/---

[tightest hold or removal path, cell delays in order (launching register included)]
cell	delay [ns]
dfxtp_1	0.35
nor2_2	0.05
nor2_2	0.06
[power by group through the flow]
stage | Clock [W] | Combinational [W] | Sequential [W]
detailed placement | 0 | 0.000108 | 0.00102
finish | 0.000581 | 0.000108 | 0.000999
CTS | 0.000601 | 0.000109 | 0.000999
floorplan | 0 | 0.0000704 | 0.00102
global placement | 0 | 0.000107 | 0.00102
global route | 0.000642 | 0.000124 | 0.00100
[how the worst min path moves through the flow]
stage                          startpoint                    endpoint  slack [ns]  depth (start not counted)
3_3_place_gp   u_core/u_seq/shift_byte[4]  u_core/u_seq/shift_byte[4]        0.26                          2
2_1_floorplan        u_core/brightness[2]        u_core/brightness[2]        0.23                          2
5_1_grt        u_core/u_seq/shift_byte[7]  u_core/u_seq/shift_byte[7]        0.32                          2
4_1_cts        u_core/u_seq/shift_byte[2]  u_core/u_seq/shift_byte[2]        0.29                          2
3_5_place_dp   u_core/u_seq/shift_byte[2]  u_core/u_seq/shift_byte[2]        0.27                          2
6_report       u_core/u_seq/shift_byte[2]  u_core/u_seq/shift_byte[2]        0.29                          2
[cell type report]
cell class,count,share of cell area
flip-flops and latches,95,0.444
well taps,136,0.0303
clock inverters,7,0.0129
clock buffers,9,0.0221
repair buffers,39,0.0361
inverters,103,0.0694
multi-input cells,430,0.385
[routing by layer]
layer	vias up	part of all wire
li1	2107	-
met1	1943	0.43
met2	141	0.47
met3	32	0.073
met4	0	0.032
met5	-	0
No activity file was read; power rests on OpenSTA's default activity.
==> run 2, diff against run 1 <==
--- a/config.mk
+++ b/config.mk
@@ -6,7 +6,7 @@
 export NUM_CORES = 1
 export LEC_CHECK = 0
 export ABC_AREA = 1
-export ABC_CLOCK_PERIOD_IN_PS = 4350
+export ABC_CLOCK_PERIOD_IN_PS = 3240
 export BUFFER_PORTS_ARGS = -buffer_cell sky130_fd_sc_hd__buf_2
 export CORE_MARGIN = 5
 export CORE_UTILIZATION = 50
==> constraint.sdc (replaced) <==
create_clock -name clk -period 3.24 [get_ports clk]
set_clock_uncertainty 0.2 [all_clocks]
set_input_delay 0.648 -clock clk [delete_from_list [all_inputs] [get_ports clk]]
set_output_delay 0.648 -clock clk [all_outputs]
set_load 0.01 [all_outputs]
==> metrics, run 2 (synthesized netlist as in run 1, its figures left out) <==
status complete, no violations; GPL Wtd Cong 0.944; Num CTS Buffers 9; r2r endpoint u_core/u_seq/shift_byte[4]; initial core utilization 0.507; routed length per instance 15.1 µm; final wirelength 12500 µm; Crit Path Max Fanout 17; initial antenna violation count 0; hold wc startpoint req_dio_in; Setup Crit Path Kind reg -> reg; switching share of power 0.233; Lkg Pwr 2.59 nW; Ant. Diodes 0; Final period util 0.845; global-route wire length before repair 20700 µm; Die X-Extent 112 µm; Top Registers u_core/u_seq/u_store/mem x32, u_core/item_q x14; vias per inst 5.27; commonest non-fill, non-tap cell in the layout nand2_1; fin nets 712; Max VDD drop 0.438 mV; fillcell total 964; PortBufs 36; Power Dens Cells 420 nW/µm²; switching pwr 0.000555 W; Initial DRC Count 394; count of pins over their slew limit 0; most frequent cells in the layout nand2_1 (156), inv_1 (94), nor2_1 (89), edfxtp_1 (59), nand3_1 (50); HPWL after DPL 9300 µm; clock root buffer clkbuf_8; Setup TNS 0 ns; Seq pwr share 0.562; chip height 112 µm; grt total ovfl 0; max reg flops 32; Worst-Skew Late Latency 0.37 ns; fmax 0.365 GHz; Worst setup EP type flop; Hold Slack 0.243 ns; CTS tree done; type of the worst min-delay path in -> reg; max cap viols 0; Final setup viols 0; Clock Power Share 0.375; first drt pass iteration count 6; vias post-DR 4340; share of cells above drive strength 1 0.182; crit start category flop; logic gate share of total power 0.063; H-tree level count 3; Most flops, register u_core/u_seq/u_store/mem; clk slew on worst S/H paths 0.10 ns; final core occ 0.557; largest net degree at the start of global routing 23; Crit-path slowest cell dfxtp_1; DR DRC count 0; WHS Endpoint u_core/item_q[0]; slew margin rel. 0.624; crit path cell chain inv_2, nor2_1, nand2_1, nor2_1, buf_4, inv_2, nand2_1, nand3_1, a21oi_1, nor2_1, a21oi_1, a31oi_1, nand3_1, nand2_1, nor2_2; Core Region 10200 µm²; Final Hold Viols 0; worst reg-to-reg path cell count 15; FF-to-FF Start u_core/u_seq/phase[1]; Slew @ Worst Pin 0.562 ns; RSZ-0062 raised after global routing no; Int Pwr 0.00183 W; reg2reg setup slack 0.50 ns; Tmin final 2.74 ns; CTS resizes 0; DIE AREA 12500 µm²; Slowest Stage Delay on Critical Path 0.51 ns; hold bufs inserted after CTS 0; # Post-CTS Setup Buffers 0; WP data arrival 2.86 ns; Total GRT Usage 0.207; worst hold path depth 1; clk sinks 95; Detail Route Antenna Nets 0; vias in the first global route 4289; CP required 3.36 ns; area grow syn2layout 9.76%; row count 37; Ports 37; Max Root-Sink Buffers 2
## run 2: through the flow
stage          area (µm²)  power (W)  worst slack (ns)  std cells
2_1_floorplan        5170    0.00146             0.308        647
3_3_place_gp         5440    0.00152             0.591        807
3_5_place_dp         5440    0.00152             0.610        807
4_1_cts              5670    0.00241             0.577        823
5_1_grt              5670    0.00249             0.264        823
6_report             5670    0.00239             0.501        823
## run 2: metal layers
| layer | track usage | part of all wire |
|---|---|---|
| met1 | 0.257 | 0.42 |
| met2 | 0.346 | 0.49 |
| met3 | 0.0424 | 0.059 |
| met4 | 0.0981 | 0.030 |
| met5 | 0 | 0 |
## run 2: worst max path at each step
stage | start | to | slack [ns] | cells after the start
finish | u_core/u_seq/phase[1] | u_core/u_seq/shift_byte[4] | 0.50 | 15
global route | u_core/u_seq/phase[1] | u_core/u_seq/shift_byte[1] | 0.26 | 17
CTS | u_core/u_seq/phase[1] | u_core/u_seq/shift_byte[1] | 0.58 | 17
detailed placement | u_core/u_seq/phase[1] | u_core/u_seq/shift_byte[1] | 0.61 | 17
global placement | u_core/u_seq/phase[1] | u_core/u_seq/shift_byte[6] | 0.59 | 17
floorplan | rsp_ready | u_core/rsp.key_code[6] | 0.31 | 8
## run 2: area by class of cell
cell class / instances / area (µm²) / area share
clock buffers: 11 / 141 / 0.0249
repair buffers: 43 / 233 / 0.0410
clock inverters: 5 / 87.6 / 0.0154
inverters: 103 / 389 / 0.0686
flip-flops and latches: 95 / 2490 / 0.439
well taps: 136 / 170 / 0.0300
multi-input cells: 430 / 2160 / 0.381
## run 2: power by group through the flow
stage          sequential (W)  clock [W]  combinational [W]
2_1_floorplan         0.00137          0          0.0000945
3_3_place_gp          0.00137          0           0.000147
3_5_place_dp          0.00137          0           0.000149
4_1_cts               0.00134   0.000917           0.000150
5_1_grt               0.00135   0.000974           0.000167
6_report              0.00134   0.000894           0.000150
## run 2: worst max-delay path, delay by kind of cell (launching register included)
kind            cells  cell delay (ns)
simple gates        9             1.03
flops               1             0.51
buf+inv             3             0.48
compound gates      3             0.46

\---

EXERCISE PROMPT:
When the word "latches" shows up in a line of the entries, pull that line out.

EXERCISE SOLUTION:
flip-flops and latches,95,0.444
flip-flops and latches: 95 / 2490 / 0.439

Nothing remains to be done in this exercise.